*Exercise directions*
Count the lines below that include the word "else", then give that number and no other words.

*Records for processing*
+===+
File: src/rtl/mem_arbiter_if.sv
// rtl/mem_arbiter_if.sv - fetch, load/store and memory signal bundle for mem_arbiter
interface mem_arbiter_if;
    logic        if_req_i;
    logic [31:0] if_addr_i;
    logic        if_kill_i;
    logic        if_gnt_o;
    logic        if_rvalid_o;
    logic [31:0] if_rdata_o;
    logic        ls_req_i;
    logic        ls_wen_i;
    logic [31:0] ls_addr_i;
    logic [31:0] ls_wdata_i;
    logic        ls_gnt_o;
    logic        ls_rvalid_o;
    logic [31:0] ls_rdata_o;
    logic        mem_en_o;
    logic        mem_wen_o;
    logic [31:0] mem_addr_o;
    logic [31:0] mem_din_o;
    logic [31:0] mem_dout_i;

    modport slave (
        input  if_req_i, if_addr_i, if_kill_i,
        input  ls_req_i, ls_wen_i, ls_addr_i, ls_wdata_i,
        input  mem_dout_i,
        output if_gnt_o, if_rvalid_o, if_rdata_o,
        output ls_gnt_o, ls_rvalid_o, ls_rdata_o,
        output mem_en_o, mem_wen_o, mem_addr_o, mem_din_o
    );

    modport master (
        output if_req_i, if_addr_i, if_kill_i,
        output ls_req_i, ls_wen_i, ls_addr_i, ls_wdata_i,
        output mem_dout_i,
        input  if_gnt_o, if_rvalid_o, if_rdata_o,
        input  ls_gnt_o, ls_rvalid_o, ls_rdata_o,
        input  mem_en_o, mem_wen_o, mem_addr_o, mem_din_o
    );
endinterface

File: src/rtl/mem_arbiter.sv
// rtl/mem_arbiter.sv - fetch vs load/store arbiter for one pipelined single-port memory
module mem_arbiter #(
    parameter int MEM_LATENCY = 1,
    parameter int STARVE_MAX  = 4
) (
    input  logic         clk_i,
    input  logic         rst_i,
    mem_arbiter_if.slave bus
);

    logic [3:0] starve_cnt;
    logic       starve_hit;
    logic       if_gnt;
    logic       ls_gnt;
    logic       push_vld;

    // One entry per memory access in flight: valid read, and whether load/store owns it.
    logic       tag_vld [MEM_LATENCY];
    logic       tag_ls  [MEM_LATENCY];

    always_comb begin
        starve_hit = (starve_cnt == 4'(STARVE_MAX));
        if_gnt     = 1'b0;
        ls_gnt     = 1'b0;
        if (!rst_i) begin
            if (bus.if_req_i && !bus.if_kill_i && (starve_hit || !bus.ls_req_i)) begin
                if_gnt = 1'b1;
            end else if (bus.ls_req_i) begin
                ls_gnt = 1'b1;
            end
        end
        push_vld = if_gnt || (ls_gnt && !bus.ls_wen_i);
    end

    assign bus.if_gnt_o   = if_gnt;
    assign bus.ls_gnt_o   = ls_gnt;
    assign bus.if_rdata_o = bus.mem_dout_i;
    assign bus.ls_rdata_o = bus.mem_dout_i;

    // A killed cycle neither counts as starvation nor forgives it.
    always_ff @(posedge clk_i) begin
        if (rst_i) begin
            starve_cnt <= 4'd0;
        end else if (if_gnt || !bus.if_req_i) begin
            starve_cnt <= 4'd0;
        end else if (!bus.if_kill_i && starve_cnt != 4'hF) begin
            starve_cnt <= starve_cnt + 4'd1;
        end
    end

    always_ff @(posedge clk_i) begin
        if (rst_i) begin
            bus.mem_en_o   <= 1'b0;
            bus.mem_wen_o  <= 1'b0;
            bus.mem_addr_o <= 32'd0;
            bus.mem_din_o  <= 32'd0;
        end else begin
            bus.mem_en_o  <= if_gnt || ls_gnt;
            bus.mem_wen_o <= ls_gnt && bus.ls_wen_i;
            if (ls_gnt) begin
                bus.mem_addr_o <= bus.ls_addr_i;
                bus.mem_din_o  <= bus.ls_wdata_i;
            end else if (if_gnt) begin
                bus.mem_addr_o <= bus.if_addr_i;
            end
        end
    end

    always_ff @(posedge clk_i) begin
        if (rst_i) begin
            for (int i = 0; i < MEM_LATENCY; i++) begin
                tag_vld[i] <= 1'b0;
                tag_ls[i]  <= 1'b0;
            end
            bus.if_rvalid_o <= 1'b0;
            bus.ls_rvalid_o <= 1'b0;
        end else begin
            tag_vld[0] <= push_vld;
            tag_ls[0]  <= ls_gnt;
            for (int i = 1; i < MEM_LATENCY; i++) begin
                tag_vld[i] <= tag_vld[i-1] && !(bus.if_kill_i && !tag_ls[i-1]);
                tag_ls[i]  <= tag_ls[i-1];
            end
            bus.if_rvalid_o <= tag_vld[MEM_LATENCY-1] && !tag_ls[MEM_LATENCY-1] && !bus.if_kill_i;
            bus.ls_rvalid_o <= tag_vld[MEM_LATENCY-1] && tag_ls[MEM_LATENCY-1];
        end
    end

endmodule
+===+
*Your response*
6